Every line below between the line holding "synth_nets = 82" and the line holding "No activity file", inclusive, should be repeated exactly, and all other lines omitted.

[Data section — start]

`config.mk`:
```
export PLATFORM = sky130hd
export DESIGN_NAME = mask_threshold
export DESIGN_NICKNAME = d
export VERILOG_FILES = /design/src/include/camera_pkg.sv /design/src/hw/mask_threshold.sv
export SDC_FILE = /design/constraint.sdc
export NUM_CORES = 1
export LEC_CHECK = 0
export BUFFER_PORTS_ARGS = -buffer_cell sky130_fd_sc_hd__buf_2
export CORE_ASPECT_RATIO = 0.6
export CORE_MARGIN = 1.5
export CORE_UTILIZATION = 36
export DETAILED_ROUTE_END_ITERATION = 8
export MAX_ROUTING_LAYER = met4
export PLACE_DENSITY = 0.89
export SETUP_SLACK_MARGIN = 0.02
export SLEW_MARGIN = 15
export SYNTH_ARGS = -nofsm -noshare
export SYNTH_HDL_FRONTEND = slang
export SYNTH_SLANG_ARGS = --single-unit
```
`constraint.sdc`:
```
create_clock -name clk_camera -period 1.5 [get_ports clk_camera]
set_clock_uncertainty 0.2 [all_clocks]
set_input_delay 0.3 -clock clk_camera [delete_from_list [all_inputs] [get_ports clk_camera]]
set_output_delay 0.3 -clock clk_camera [all_outputs]
set_load 0.01 [all_outputs]
```
`src/include/camera_pkg.sv`:
```
package camera_pkg;

   // stored frame geometry
   localparam int FRAME_W   = 320;
   localparam int FRAME_H   = 180;
   localparam int FB_DEPTH  = FRAME_W * FRAME_H;
   // 57600 words need 16 address bits
   localparam int FB_ADDR_W = $clog2(FB_DEPTH);

   // raster count widths, shared by camera and drawing side
   localparam int HCOUNT_W = 11;
   localparam int VCOUNT_W = 10;

   // inclusive window on the widened red channel
   localparam logic [7:0] RED_LOWER = 8'hA0;
   localparam logic [7:0] RED_UPPER = 8'hF0;

   // drawing raster is the frame scaled up by 4 in each direction
   localparam int SCALE_SHIFT = 2;
   localparam int DRAW_W      = 1280;
   localparam int DRAW_H      = 720;

   // centroid arithmetic, 319 * 57600 still fits 26 bits
   localparam int SUM_W = 26;
   localparam int CNT_W = 16;

   // display selector codes
   localparam logic [1:0] MODE_CAMERA    = 2'd0;
   localparam logic [1:0] MODE_MASK      = 2'd1;
   localparam logic [1:0] MODE_CROSSHAIR = 2'd2;
   localparam logic [1:0] MODE_HIGHLIGHT = 2'd3;

   localparam logic [15:0] WHITE_PIXEL = 16'hFFFF;
   localparam logic [15:0] RED_PIXEL   = 16'hF800;

   typedef struct packed {
      logic [4:0] red;
      logic [5:0] green;
      logic [4:0] blue;
   } rgb565_t;

   // one 16-bit word, seen either whole or split into colour fields
   typedef union packed {
      logic [15:0] raw;
      rgb565_t     rgb;
   } pixel_u;

endpackage

```
`src/hw/mask_threshold.sv`:
```
`timescale 1ns/1ps

module mask_threshold import camera_pkg::*; (
   input  logic                clk_camera,
   input  logic                sys_rst_camera,
   input  logic                pixel_valid_i,
   input  logic [HCOUNT_W-1:0] pixel_hcount_i,
   input  logic [VCOUNT_W-1:0] pixel_vcount_i,
   input  pixel_u              pixel_data_i,
   output logic                mask_valid_o,
   output logic [HCOUNT_W-1:0] mask_hcount_o,
   output logic [VCOUNT_W-1:0] mask_vcount_o,
   output pixel_u              mask_pixel_o,
   output logic                mask_bit_o
);

   // red field padded with zeros to the 8-bit threshold scale
   logic [7:0] red_wide;

   assign red_wide = {pixel_data_i.rgb.red, 3'b000};

   // strobe only, cleared by reset
   always_ff @(posedge clk_camera) begin
      if (sys_rst_camera) begin
         mask_valid_o <= 1'b0;
      end else begin
         mask_valid_o <= pixel_valid_i;
      end
   end

   // pixel payload and its counts ride along one stage
   always_ff @(posedge clk_camera) begin
      mask_hcount_o <= pixel_hcount_i;
      mask_vcount_o <= pixel_vcount_i;
      mask_pixel_o  <= pixel_data_i;
      // both bounds inclusive
      mask_bit_o    <= (red_wide >= RED_LOWER) && (red_wide <= RED_UPPER);
   end

   // upstream raster must stay inside the stored 320x180 frame
   assert property (@(posedge clk_camera) disable iff (sys_rst_camera)
      mask_valid_o |-> (mask_hcount_o < FRAME_W) && (mask_vcount_o < FRAME_H));

endmodule

```
**Word level (Yosys, flattened, before mapping)**

Index checks and enable logic that the tools add are counted.

- $lt $le $gt $ge: 2
- Reduce and logical (&&, ||, !) cells: 1

Operators with widths:

| cell | number |
|---|---|
| $ge A8 B8 Y1 const B | 1 |
| $le A8 B8 Y1 const B | 1 |
| $logic_and A1 B1 Y1 | 1 |

- Input bits: 40
- Word-level logic and storage cells: 8
- Register bits: 39
- Output and inout bits: 39

**Logic depth before layout (Yosys ltp)**

Gate-level depths: netlist of the first run.

- Word-level depth: 2
- Depth in mapped cells: 2
- Gate-level depth less buffers: 2

**Worst setup path after synthesis of the first run**

Ideal clock, no wire load.

- Kind: flip-flop to output port
- From: reg mask_bit_o
- To: out mask_bit_o
- Arrival time: 0.331 ns
- Path buffers: 0
- Cell stages (with the launch flop): 1
- Slack: 0.669 ns
- Data required time: 1.000 ns
- Cell sequence: dfxtp_1

RTL lines:

| what | RTL line | text |
|---|---|---|
| from (decl) | mask_threshold.sv:14 | `output logic mask_bit_o` |
| from (signal assigned) | mask_threshold.sv:37 | `mask_bit_o <= (red_wide >= RED_LOWER) && (red_wide <= RED_UPPER);` |

No word-level cell between the ends.

**Worst setup path after layout of the first run**

- From: reg mask_hcount_o[4]
- To: out mask_hcount_o[4]

RTL lines:

| what | RTL line | text |
|---|---|---|
| from (decl) | mask_threshold.sv:11 | `output logic [HCOUNT_W-1:0] mask_hcount_o,` |
| from (signal assigned) | mask_threshold.sv:33 | `mask_hcount_o <= pixel_hcount_i;` |

No word-level cell between the ends.

==> results of run 1 <==
layout make-up:
cell class	instances	area, um2
Fill cell	84	248
Sequential cell	39	781
Clock inverter	3	43.8
Timing Repair Buffer	116	771
Tap cell	28	35.0
Multi-Input combinational cell	3	20.0
Clock buffer	5	68.8
power breakdown:
part / switching [mW] / leakage [nW] / internal, mW
Sequential: 0.0173 / 0.329 / 1.09
Clock: 0.350 / 0.0581 / 0.495
Combinational: 0.0904 / 0.472 / 0.138
sequential cells by signal, summed over array words and instances (netlist names):
name / flops
mask_vcount_o: 10
mask_valid_o: 1
mask_pixel_o: 16
mask_hcount_o: 11
mask_bit_o: 1
through the flow:
stage / instance area, um2 / setup slack (ns) / utilization (%) / hold WS (ns)
2_1_floorplan: 801 / 0.669 / - / 0.128
4_1_cts: 1720 / 0.264 / 87.4 / 0.0281
5_1_grt: 1720 / 0.202 / 87.4 / 0.0875
3_3_place_gp: 1230 / 0.584 / 62.3 / 0.202
3_5_place_dp: 1230 / 0.544 / 62.3 / 0.204
6_report: 1720 / 0.236 / 87.4 / 0.0765
layer usage:
metal | GRT usage (%) | vias to the layer above | share of wire, %
met5 | - | - | 0
met4 | 14.1 | 0 | 1.8
met3 | 10.1 | 8 | 7.7
met2 | 52.6 | 43 | 52
met1 | 25.0 | 364 | 38
li1 | - | 377 | -
kinds of logic after synthesis:
kind of cell	synth area share (%)
AO/OA/AOI/OAI	1.72
flip-flops	97.5
AND/OR/NAND/NOR	0.782
layout by cell type, fill, tap and decap left out:
cell type and instances:
buf_2 78, dfxtp_1 39, dlygate4sd3_1 38, clkbuf_8 5, o21ai_1 1, a41oi_1 1, nor2b_1 1, bufinv_16 1
clkinv_4 1, clkinv_2 1
worst max path at each step:
stage | from | endpoint | slack, ns | cells after the start
2_1_floorplan | mask_bit_o$_DFF_P_ | mask_bit_o | 0.67 | 0
6_report | mask_hcount_o[4]$_DFF_P_ | mask_hcount_o[4] | 0.24 | 1
3_5_place_dp | pixel_data_i[14] | mask_bit_o$_DFF_P_ | 0.54 | 3
4_1_cts | mask_pixel_o[0]$_DFF_P_ | mask_pixel_o[0] | 0.26 | 1
5_1_grt | mask_pixel_o[11]$_DFF_P_ | mask_pixel_o[11] | 0.20 | 1
3_3_place_gp | mask_hcount_o[6]$_DFF_P_ | mask_hcount_o[6] | 0.58 | 1
==> results.cfg, run 1 <==
[outcome]
status = complete, no violations

[floorplanning]
dieWidth_um = 63.9
rows = 12
num_io_pins = 79
coreArea_um2 = 1970
die_h_um = 39.5
die_area_um2 = 2530
start_util_pct = 40.7

[worst_setup_path]
critPathRequiredTime_ns = 1.00
path_class = reg -> out
critPathMaxFanout = 1
crit_chain = buf_2
startpoint_type = flip-flop
crit_arrival_ns = 0.76
critical-path-max-stage-delay_ns = 0.35
path_delay_family = flip-flops
cp_slowest_cell = dfxtp_1
cp-end-kind = output pin
cp_num_buf_inv = 1

[clock_network]
clock_path_buffers = 2
cts-root-buf = clkbuf_8
post-cts-setup-buffers = 0
cts_sinks = 39
cts_hold_buf = 38
cts_max_level = 2
tritoncts = yes
ctsResizeCount = 0
clk_transition_reported_paths_ns = 0.08
cts_made_buffers = 5

[cells_and_area]
layoutNonFillerInstCount = 194
diodes = 0
area_growth_pct = 115
fin_nets = 205
drive_gt1_share_pct = 51.8

[power_and_ir_drop]
p_leak_nw = 0.859
ir_drop_v = 0.00102
p_per_area_nw_per_um2 = 1270
p_total_mw = 2.18

[grt]
grt_util_all_layers_pct = 27.3
grt_pass1_vias = 857
grt_pass1_wl_mm = 4.43
grt-ovfl-total = 0
grt_max_degree = 14
grt_antenna_before_repair = 0

[yosys]
synth_most_common_cell = dfxtp_1
ys_seq_area_share_pct = 97.5
synth_nets = 82
synth_area_per_cell_um2 = 19.1
synth_warnings = 0
synth_top_area_share_pct = 97.5
yosys-top-cells-count = dfxtp_1, a41oi_1, nor2b_1, o21ai_1
syn_area_um2 = 801
yosys_most_used_dff = dfxtp_1
synth_cell_type_count = 4
ys_seq_elements = 39
ys_async_sr_fraction_pct = 0
synthCells = 42
netlist_top_cells_area = dfxtp_1, a41oi_1, nor2b_1
synth-edff-count = 0
synth_top_cell_by_area = dfxtp_1

[worst_hold_path]
holdPathStages = 2
min_to = mask_valid_o$_SDFF_PP0_
min_path_type = in -> reg
min-delay-start = pixel_valid_i

[timing]
slew_headroom_pct = 88.5
tightestPinTransition_ns = 0.170
min_period_over_period_pct = 84.3
rsz0062_at_grt = no
fin_setup_tns_ns = 0
maxSlewViolCount = 0
max_freq_mhz = 791
final-setup-viol-count = 0
fin_crit_ns = 1.26
hold_viol = 0

[placed_design]
place_hpwl_mm = 1.51
placed_cells = 148
port_buffers = 78
place_congestion = 0.636

[drt]
drt-initial-drc-count = 32
vias = 792
vias_per_cell = 4.08
wl_per_cell_um = 16.0
ant_nets = 0
drc = 0
wirelength_mm = 3.11
dr.pass1.iters = 4

[job]
maxCapViolCount = 0
No activity file was read; power rests on OpenSTA's default activity.
==> run 2, diff against run 1 <==
--- a/config.mk
+++ b/config.mk
@@ -5,13 +5,14 @@
 export SDC_FILE = /design/constraint.sdc
 export NUM_CORES = 1
 export LEC_CHECK = 0
+export ABC_AREA = 1
 export BUFFER_PORTS_ARGS = -buffer_cell sky130_fd_sc_hd__buf_2
 export CORE_ASPECT_RATIO = 0.6
 export CORE_MARGIN = 1.5
-export CORE_UTILIZATION = 36
+export CORE_UTILIZATION = 33
 export DETAILED_ROUTE_END_ITERATION = 8
 export MAX_ROUTING_LAYER = met4
-export PLACE_DENSITY = 0.89
+export PLACE_DENSITY = 0.83
 export SETUP_SLACK_MARGIN = 0.02
 export SLEW_MARGIN = 15
 export SYNTH_ARGS = -nofsm -noshare
==> constraint.sdc (replaced) <==
create_clock -name clk_camera -period 1.2 [get_ports clk_camera]
set_clock_uncertainty 0.2 [all_clocks]
set_input_delay 0.24 -clock clk_camera [delete_from_list [all_inputs] [get_ports clk_camera]]
set_output_delay 0.24 -clock clk_camera [all_outputs]
set_load 0.01 [all_outputs]
==> results.cfg, run 2 <==
[outcome]
status = finished, violations left
violations = negative setup slack

[grt]
grt_antenna_before_repair = 0
grt_pass1_wl_mm = 3.63
grt-ovfl-total = 0
grt_util_all_layers_pct = 20.3
grt_max_degree = 13
grt_pass1_vias = 766

[job]
maxCapViolCount = 0

[placed_design]
place_hpwl_mm = 1.41
placed_cells = 154
place_congestion = 0.697
port_buffers = 78

[cells_and_area]
layout_common_cells = buf_2, dlygate4sd3_1, dfxtp_2, buf_6, dfxtp_1
fin_nets = 210
largest_register_ffs = 16
area_growth_pct = 130
diodes = 0
postLayoutCoreUtil_pct = 82.9
drive_gt1_share_pct = 61.4
layoutNonFillerInstCount = 201
top_regs = mask_pixel_o (16), mask_hcount_o (11), mask_vcount_o (10)
layout_commonest_cell = buf_2
largest_register = mask_pixel_o

[power_and_ir_drop]
ir_drop_v = 0.000926
p_per_area_nw_per_um2 = 1390
p_leak_nw = 0.901

[timing]
rsz0062_at_grt = yes
hold_viol = 0
final.setup.worst_slack_ns = -0.0252
max_freq_mhz = 816
min_period_over_period_pct = 102
fin_crit_ns = 1.23
tightestPinTransition_ns = 0.107
maxSlewViolCount = 0
final-setup-viol-count = 2
slew_headroom_pct = 92.8

[clock_network]
clk_transition_reported_paths_ns = 0.08
cts_max_level = 2
cts_made_buffers = 5
clock_path_buffers = 2
cts_sinks = 39
tritoncts = yes
cts-root-buf = clkbuf_8

[worst_setup_path]
critical-path-max-stage-delay_ns = 0.34
cp_num_buf_inv = 1
critPathRequiredTime_ns = 0.76
crit_chain = buf_2
path_class = reg -> out
cp_slowest_cell = dfxtp_1
crit_arrival_ns = 0.79
cp-end-kind = output pin
startpoint_type = flip-flop
critPathMaxFanout = 1
path_delay_family = flip-flops

[drt]
drc = 0
wl_per_cell_um = 17.1
vias = 848
drt-initial-drc-count = 27
ant_nets = 0
vias_per_cell = 4.22
wirelength_mm = 3.44
dr.pass1.iters = 4

[floorplanning]
dieWidth_um = 66.9
num_io_pins = 79
coreArea_um2 = 2240
rows = 13
start_util_pct = 36.0
die_area_um2 = 2760
die_h_um = 41.3

[yosys]
netlist_top_cells_area = dfxtp_1, nor2_1, nand2_1
synth-edff-count = 0
synth_area_per_cell_um2 = 17.6
synth_top_cell_by_area = dfxtp_1
synth_most_common_cell = dfxtp_1
yosys-top-cells-count = dfxtp_1, nor2_1, nand2_1
syn_area_um2 = 808
synthCells = 46
ys_seq_area_share_pct = 96.6
synth_cell_type_count = 5
synth_top_area_share_pct = 96.6
ys_seq_elements = 39
ys_async_sr_fraction_pct = 0
synth_warnings = 0
yosys_most_used_dff = dfxtp_1
synth_nets = 86

[worst_hold_path]
min_path_type = in -> reg
-- run 2: path summary, 6_finish.rpt --
path | start | to | cells after the start
hold / removal | pixel_hcount_i[2] | mask_hcount_o[2]$_DFF_P_ | 2
setup / recovery | mask_vcount_o[8]$_DFF_P_ | mask_vcount_o[8] | 1
-- run 2: metal layers --
metal / part of all wire, % / up-vias / track usage [%]
met2: 51 / 49 / 40.8
met4: 1.1 / 0 / 6.12
met5: 0 / - / -
li1: - / 385 / -
met3: 9.4 / 4 / 9.14
met1: 38 / 410 / 18.3
-- run 2: what timing repair did --
item | 4_1_cts | 5_1_grt
hold endpoints to repair | 38 | 0
setup buffers | 0 | 0
gates resized for setup | 0 | 41
hold buffers | 39 | 0
endpoints found under the setup margin | 0 | 32
-- run 2: area by class of cell --
class,instances,area [um2]
Clock buffer,6,72.6
Inverter,1,3.75
Sequential cell,39,806
Multi-Input combinational cell,6,23.8
Timing Repair Buffer,117,906
Tap cell,30,37.5
Fill cell,102,383
Clock inverter,2,12.5
-- run 2: stage by stage --
step	cell area, um2	worst slack (ns)	hold slack [ns]	setup TNS (ns)	total power, mW
after floorplan	808	0.429	0.0677	0	1.45
after global placement	1240	0.344	0.142	0	1.58
after detailed placement	1240	0.318	0.144	0	1.58
after CTS	1710	0.0251	0.385	0	2.50
after global routing	1860	-0.0446	0.383	-0.138	2.68
final	1860	-0.0252	0.379	-0.0391	2.59
-- run 2: cells by family (layout without fill, tap and decap cells) --
family | count (synthesis) | count (layout) | synth area share, %
buffers and inverters | 1 | 126 | 0.464
DFF | 39 | 39 | 96.6
AOI/OAI and AO/OA | 1 | 1 | 0.619
and+or+nand+nor | 5 | 5 | 2.32
-- run 2: power breakdown --
group          internal [mW]  total (mW)  switching [mW]
clock                  0.406       0.859           0.453
sequential              1.37        1.40          0.0314
combinational          0.214       0.331           0.116
total                   1.99        2.59           0.600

[Data section — finish]

● **Solution for this task**
synth_nets = 82
synth_area_per_cell_um2 = 19.1
synth_warnings = 0
synth_top_area_share_pct = 97.5
yosys-top-cells-count = dfxtp_1, a41oi_1, nor2b_1, o21ai_1
syn_area_um2 = 801
yosys_most_used_dff = dfxtp_1
synth_cell_type_count = 4
ys_seq_elements = 39
ys_async_sr_fraction_pct = 0
synthCells = 42
netlist_top_cells_area = dfxtp_1, a41oi_1, nor2b_1
synth-edff-count = 0
synth_top_cell_by_area = dfxtp_1

[worst_hold_path]
holdPathStages = 2
min_to = mask_valid_o$_SDFF_PP0_
min_path_type = in -> reg
min-delay-start = pixel_valid_i

[timing]
slew_headroom_pct = 88.5
tightestPinTransition_ns = 0.170
min_period_over_period_pct = 84.3
rsz0062_at_grt = no
fin_setup_tns_ns = 0
maxSlewViolCount = 0
max_freq_mhz = 791
final-setup-viol-count = 0
fin_crit_ns = 1.26
hold_viol = 0

[placed_design]
place_hpwl_mm = 1.51
placed_cells = 148
port_buffers = 78
place_congestion = 0.636

[drt]
drt-initial-drc-count = 32
vias = 792
vias_per_cell = 4.08
wl_per_cell_um = 16.0
ant_nets = 0
drc = 0
wirelength_mm = 3.11
dr.pass1.iters = 4

[job]
maxCapViolCount = 0
No activity file was read; power rests on OpenSTA's default activity.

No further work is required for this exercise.